▶ [Exercise description] The entries below hold a line with "Total power per" and a line with "Clk pin slew, worst". Return those lines and all that lie between them, exactly and only.

▶ [Provided records]
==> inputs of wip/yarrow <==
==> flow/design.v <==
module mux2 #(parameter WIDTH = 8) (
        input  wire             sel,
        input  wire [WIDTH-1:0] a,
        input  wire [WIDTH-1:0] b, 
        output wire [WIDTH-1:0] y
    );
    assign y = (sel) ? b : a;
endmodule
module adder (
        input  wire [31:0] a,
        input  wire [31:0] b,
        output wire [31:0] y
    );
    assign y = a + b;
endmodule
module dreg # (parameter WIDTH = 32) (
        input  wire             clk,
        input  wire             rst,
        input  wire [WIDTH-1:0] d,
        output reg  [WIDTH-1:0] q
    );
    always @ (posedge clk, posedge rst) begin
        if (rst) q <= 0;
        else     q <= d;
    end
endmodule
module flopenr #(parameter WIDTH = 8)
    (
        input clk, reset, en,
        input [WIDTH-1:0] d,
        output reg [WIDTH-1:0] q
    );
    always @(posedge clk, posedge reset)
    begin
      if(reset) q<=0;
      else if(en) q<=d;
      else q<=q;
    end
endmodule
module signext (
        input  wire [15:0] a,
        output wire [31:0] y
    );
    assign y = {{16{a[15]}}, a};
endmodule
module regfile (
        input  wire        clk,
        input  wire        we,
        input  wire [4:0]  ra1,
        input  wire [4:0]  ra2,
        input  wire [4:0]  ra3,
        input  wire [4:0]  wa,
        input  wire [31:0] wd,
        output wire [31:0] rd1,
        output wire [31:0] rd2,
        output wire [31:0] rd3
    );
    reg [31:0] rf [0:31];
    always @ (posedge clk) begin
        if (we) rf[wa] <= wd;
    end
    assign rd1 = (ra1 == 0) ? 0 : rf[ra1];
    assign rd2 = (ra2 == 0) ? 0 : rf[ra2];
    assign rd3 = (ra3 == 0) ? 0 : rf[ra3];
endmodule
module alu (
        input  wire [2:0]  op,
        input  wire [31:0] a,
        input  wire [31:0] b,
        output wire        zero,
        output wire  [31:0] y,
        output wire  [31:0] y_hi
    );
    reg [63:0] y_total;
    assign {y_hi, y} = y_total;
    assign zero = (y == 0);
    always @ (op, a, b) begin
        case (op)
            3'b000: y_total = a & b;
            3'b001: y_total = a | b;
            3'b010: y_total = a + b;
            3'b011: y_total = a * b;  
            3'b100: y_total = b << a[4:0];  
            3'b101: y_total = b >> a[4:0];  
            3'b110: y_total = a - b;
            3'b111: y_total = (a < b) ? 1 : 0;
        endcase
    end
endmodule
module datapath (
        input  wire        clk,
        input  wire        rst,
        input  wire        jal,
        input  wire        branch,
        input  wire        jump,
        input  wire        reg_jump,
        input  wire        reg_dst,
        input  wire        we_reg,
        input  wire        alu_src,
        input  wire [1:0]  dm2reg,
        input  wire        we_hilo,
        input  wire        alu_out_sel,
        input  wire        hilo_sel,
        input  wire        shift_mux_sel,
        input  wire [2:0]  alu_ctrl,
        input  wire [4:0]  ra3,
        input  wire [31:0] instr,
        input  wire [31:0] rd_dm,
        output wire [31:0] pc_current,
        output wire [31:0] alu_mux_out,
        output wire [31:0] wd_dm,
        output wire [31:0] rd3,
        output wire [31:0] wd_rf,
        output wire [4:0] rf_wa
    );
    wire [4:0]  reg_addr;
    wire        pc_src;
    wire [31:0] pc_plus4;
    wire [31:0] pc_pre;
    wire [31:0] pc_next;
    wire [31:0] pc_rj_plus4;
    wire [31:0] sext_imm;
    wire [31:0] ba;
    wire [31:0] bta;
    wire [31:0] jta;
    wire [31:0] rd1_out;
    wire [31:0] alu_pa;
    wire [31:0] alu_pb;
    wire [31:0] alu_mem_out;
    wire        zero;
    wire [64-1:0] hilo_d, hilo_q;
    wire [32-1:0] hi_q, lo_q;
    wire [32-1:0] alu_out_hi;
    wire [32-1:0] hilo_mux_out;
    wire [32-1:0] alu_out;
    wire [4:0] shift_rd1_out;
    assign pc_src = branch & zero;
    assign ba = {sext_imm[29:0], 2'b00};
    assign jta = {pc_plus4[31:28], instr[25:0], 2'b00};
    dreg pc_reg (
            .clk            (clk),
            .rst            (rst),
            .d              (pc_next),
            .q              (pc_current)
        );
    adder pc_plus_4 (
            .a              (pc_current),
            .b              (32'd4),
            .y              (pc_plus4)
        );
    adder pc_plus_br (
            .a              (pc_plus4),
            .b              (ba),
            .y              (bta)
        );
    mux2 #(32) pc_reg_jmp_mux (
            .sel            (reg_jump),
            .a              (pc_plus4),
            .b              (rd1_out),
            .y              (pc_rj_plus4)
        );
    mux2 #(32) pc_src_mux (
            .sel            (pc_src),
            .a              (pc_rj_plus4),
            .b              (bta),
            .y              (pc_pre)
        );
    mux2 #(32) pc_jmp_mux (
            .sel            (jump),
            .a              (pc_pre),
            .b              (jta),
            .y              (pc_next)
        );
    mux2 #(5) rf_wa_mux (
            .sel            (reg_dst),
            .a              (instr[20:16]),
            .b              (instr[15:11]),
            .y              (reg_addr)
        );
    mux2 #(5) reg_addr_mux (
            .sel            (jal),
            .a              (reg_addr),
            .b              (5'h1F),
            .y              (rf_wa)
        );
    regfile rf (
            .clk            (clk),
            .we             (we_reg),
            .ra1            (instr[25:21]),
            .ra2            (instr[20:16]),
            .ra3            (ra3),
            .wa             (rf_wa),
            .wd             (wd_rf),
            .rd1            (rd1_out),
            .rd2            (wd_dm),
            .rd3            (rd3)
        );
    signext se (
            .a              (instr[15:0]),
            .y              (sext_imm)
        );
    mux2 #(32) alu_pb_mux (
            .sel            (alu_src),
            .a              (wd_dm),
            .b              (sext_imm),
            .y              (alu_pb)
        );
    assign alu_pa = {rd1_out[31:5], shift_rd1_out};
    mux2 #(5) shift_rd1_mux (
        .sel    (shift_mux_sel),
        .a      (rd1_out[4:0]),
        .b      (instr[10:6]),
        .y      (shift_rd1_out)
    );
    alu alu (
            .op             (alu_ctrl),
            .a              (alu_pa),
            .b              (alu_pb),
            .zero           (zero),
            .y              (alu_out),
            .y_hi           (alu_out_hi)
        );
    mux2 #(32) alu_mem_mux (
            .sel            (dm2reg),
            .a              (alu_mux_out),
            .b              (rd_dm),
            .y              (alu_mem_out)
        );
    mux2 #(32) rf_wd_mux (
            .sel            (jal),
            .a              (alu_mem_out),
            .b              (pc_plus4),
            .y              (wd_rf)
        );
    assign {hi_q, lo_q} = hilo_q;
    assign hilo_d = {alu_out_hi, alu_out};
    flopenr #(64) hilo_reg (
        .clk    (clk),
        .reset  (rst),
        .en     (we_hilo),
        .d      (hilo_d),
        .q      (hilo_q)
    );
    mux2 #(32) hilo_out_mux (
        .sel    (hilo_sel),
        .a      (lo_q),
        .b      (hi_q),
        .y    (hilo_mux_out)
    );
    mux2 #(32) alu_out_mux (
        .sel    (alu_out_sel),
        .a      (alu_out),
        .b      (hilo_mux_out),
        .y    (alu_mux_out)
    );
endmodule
...
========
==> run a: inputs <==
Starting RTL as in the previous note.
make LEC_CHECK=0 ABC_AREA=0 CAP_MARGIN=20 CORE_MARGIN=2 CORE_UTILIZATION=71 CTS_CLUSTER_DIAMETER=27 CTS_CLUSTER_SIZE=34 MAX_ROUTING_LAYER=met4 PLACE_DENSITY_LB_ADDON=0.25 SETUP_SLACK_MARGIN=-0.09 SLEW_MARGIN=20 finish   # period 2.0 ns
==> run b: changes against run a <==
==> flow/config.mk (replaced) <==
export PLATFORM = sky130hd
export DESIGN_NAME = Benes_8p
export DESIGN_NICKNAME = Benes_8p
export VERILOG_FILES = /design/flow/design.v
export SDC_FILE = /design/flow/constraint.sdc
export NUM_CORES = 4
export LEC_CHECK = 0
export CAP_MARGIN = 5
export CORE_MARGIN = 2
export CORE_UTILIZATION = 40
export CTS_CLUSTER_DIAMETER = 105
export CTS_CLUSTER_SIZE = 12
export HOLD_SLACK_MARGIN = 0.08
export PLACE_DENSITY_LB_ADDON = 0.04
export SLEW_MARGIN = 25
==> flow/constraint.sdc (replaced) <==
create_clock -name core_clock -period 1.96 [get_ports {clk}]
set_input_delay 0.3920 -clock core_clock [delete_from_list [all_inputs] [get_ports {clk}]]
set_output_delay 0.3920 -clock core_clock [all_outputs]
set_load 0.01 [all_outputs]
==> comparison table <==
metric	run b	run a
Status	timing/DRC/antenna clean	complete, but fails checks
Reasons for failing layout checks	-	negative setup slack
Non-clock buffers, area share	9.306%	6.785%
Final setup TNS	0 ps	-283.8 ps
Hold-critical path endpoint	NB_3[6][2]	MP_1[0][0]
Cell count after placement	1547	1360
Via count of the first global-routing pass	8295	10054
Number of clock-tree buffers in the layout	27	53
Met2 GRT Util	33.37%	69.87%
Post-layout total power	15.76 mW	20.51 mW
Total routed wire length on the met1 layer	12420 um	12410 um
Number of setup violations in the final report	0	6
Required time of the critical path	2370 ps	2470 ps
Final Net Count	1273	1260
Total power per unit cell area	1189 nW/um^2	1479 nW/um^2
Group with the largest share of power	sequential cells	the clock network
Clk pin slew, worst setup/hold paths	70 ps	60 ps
* * *
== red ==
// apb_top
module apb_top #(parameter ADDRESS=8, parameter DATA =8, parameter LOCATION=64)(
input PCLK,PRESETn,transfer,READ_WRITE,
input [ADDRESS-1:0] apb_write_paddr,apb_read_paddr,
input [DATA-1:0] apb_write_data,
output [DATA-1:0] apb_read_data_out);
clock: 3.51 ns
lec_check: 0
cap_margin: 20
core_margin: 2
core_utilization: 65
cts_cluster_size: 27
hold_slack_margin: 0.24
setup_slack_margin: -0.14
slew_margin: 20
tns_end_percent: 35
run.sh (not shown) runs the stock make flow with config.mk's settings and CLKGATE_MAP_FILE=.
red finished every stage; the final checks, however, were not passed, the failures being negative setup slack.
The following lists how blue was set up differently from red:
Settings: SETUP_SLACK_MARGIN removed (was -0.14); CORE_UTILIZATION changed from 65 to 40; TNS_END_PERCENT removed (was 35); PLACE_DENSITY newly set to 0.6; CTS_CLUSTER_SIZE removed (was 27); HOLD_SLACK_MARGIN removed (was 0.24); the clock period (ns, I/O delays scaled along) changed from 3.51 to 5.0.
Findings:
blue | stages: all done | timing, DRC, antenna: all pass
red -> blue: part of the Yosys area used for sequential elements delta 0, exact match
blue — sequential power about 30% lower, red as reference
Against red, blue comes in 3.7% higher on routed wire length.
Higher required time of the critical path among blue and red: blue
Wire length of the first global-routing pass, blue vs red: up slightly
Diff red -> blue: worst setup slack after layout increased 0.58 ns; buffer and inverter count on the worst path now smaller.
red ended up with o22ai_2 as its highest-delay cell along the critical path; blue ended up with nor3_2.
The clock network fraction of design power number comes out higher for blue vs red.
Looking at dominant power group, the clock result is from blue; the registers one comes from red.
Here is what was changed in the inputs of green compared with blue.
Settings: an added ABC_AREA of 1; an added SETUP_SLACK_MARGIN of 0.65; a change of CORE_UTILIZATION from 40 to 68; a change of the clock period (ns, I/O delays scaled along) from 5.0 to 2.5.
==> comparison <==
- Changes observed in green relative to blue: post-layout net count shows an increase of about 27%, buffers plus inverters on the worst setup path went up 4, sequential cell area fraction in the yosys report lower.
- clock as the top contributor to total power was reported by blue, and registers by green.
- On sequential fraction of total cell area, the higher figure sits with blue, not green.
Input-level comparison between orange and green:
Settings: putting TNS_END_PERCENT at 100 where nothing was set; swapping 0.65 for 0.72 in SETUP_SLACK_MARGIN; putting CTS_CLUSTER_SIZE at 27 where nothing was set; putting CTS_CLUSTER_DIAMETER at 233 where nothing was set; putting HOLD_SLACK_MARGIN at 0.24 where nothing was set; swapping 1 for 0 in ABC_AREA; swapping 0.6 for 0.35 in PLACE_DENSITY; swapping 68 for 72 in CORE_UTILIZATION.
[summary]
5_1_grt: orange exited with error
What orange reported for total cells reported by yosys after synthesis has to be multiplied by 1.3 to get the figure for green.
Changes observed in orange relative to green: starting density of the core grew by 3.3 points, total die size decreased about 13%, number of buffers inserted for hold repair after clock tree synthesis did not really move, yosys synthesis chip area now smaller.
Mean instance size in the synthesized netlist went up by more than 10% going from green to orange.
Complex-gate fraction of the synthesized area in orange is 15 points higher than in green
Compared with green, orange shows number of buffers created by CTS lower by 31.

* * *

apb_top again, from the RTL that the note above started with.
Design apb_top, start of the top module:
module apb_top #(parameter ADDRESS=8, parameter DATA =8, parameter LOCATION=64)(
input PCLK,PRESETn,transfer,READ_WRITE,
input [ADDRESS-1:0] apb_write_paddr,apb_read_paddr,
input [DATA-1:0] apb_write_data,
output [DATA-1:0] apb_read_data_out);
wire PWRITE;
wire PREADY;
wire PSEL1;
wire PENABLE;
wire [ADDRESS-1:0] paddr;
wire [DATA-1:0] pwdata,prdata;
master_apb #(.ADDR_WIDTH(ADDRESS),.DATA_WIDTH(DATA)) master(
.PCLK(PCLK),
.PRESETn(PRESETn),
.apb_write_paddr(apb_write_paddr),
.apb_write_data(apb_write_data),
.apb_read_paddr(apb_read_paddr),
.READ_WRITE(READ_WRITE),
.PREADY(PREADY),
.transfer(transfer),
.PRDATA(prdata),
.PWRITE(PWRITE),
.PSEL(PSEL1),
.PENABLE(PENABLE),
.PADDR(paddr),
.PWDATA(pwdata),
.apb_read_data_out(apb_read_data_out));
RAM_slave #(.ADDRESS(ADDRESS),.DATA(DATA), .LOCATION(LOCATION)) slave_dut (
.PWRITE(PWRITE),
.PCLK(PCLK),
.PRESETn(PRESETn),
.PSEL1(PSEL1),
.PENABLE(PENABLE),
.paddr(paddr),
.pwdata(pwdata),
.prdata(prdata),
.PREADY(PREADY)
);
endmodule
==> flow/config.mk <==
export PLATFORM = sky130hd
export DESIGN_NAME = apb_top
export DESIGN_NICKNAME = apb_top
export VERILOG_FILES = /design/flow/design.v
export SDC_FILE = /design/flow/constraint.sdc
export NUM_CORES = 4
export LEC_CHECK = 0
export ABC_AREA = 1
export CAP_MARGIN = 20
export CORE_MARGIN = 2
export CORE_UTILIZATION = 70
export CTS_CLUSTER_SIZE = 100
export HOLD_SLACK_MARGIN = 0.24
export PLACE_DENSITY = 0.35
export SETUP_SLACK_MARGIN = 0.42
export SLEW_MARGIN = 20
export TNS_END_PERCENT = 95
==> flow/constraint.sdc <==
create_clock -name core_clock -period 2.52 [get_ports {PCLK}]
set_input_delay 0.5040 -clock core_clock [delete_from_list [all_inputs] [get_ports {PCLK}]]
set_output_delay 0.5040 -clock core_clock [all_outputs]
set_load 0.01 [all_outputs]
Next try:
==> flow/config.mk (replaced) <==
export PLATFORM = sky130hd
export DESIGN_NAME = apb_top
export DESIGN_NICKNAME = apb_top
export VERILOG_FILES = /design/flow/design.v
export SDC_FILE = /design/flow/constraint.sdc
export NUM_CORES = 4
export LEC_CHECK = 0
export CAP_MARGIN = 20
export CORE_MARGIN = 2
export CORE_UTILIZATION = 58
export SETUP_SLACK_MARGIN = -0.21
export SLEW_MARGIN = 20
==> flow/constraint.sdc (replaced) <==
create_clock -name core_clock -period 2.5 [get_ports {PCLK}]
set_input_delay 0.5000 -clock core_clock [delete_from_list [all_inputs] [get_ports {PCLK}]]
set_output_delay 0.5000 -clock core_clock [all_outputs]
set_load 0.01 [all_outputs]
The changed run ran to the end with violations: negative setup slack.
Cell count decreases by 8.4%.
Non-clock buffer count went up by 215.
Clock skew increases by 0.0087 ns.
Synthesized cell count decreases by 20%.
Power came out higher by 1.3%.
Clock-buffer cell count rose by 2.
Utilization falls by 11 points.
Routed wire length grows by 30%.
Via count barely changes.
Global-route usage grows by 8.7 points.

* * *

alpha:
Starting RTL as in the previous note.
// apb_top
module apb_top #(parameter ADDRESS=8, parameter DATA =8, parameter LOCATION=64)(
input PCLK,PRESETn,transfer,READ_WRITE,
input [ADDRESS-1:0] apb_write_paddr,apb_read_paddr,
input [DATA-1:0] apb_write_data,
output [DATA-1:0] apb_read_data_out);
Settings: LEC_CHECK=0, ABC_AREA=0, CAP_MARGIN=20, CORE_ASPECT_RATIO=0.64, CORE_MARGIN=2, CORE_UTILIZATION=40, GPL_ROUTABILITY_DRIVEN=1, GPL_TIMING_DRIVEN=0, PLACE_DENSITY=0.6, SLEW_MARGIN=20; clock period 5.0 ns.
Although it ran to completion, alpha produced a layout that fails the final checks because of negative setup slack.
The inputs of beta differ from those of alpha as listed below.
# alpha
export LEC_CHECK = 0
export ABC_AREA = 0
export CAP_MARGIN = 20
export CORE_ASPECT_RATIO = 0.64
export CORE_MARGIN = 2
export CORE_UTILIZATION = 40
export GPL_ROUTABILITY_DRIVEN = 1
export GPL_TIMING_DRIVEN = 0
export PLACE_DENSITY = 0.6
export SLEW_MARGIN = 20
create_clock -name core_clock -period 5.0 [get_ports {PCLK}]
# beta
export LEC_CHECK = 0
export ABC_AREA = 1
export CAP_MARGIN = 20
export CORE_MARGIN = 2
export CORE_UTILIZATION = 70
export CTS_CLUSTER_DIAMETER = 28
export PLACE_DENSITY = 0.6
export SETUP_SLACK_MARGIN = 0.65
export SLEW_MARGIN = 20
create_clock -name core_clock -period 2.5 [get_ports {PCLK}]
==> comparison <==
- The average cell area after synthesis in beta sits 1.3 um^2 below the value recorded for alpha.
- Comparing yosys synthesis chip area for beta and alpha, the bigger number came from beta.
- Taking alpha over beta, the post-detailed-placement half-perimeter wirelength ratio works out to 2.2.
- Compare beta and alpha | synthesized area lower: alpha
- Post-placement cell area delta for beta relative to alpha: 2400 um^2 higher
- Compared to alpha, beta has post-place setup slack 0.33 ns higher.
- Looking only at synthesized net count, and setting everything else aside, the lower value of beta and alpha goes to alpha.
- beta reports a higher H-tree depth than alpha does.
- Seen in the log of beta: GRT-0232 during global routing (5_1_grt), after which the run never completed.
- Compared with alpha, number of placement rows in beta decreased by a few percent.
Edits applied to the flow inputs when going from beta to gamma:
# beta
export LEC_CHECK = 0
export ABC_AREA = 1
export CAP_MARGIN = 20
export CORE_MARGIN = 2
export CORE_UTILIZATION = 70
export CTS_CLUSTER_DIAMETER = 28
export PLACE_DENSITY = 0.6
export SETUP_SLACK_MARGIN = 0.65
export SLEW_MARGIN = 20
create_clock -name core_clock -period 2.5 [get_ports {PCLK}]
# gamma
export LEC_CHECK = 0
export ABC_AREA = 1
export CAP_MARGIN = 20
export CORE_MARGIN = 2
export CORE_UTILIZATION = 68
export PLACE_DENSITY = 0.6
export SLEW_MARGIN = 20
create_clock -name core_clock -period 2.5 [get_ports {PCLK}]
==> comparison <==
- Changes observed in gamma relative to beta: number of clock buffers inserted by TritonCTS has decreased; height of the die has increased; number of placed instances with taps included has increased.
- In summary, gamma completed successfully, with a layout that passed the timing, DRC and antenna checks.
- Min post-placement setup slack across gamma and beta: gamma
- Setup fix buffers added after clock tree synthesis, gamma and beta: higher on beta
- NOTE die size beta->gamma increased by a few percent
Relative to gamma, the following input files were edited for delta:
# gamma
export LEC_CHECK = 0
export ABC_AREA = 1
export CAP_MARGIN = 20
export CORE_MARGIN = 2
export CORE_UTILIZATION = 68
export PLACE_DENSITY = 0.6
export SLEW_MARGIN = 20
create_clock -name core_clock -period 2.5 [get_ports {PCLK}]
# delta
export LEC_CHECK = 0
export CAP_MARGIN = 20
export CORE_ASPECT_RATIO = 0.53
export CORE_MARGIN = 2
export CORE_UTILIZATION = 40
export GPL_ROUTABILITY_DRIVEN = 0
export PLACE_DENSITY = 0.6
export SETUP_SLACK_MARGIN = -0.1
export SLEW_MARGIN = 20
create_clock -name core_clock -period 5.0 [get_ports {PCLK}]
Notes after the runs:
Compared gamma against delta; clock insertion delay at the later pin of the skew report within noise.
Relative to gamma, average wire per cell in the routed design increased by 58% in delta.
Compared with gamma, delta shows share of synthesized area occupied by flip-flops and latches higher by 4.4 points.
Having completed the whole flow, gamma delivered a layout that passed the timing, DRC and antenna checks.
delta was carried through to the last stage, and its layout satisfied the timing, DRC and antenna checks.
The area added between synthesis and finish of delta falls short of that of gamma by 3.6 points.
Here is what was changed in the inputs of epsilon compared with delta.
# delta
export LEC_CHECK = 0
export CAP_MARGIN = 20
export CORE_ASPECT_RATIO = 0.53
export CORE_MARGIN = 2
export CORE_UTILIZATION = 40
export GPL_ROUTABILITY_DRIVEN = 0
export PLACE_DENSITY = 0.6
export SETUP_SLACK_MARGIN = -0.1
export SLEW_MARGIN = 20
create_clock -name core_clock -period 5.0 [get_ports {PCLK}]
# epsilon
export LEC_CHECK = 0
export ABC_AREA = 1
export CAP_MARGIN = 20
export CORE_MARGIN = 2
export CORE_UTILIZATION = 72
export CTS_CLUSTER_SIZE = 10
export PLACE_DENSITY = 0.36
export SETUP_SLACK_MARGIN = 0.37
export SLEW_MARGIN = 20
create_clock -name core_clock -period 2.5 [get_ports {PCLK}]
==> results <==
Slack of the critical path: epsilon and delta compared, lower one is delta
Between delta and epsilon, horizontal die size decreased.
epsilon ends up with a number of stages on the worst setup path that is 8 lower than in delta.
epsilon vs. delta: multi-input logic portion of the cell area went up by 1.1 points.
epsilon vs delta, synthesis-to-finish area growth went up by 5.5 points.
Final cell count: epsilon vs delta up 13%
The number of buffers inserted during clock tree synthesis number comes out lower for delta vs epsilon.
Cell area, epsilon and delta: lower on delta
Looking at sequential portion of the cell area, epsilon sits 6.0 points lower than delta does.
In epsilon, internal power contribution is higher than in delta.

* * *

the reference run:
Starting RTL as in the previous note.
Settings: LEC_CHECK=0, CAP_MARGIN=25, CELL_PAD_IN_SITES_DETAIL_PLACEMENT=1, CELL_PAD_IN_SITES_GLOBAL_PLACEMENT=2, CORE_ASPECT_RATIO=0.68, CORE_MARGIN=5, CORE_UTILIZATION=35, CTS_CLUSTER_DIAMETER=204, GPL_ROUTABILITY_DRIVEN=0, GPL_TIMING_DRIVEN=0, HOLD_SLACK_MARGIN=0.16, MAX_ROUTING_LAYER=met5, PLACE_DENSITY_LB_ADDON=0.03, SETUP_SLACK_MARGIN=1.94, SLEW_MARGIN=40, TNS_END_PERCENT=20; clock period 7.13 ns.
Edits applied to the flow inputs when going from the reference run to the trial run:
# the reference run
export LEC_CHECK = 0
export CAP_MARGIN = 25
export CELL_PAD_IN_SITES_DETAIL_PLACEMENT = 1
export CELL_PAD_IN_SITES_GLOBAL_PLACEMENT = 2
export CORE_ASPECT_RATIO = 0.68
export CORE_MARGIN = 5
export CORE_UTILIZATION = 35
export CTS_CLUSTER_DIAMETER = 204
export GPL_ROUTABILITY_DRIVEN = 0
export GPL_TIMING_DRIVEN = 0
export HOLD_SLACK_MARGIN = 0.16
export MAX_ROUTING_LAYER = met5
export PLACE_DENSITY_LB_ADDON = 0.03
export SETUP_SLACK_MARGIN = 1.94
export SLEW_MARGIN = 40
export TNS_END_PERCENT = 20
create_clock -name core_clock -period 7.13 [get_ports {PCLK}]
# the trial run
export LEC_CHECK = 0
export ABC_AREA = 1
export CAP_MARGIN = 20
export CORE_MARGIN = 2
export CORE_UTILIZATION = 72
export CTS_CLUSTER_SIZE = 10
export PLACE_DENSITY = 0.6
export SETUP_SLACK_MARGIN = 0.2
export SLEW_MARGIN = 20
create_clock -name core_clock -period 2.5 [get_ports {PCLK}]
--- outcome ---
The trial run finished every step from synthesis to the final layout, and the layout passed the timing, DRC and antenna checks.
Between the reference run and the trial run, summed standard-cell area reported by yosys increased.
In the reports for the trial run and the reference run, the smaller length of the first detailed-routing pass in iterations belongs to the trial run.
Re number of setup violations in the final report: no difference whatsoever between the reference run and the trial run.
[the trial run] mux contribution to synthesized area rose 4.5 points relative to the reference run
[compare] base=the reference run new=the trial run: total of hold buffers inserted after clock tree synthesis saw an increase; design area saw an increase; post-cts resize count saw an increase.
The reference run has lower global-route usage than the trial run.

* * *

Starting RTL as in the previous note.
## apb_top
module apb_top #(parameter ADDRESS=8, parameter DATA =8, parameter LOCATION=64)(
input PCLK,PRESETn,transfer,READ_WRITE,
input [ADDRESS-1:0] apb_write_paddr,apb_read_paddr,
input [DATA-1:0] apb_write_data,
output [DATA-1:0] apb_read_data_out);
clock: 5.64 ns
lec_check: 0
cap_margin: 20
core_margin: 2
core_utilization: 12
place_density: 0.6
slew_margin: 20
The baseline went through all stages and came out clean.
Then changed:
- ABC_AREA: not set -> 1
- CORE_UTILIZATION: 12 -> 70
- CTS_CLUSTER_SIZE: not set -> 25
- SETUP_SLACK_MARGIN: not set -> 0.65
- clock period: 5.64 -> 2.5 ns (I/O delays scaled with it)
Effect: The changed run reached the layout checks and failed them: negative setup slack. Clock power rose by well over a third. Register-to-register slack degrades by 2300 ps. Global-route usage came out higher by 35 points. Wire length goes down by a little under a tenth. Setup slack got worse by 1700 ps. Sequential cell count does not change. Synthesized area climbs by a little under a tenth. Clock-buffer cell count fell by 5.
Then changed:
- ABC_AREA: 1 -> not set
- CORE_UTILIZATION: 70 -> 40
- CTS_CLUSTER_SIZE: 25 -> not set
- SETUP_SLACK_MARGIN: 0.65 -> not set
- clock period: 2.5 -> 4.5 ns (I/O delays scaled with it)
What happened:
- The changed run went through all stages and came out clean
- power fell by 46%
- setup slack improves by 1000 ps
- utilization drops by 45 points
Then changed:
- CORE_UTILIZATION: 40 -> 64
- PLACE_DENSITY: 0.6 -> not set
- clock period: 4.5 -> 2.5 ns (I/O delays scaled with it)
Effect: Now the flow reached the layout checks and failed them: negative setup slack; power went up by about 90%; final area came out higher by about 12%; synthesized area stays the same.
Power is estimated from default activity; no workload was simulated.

▶ [The answer]
Total power per unit cell area	1189 nW/um^2	1479 nW/um^2
Group with the largest share of power	sequential cells	the clock network
Clk pin slew, worst setup/hold paths	70 ps	60 ps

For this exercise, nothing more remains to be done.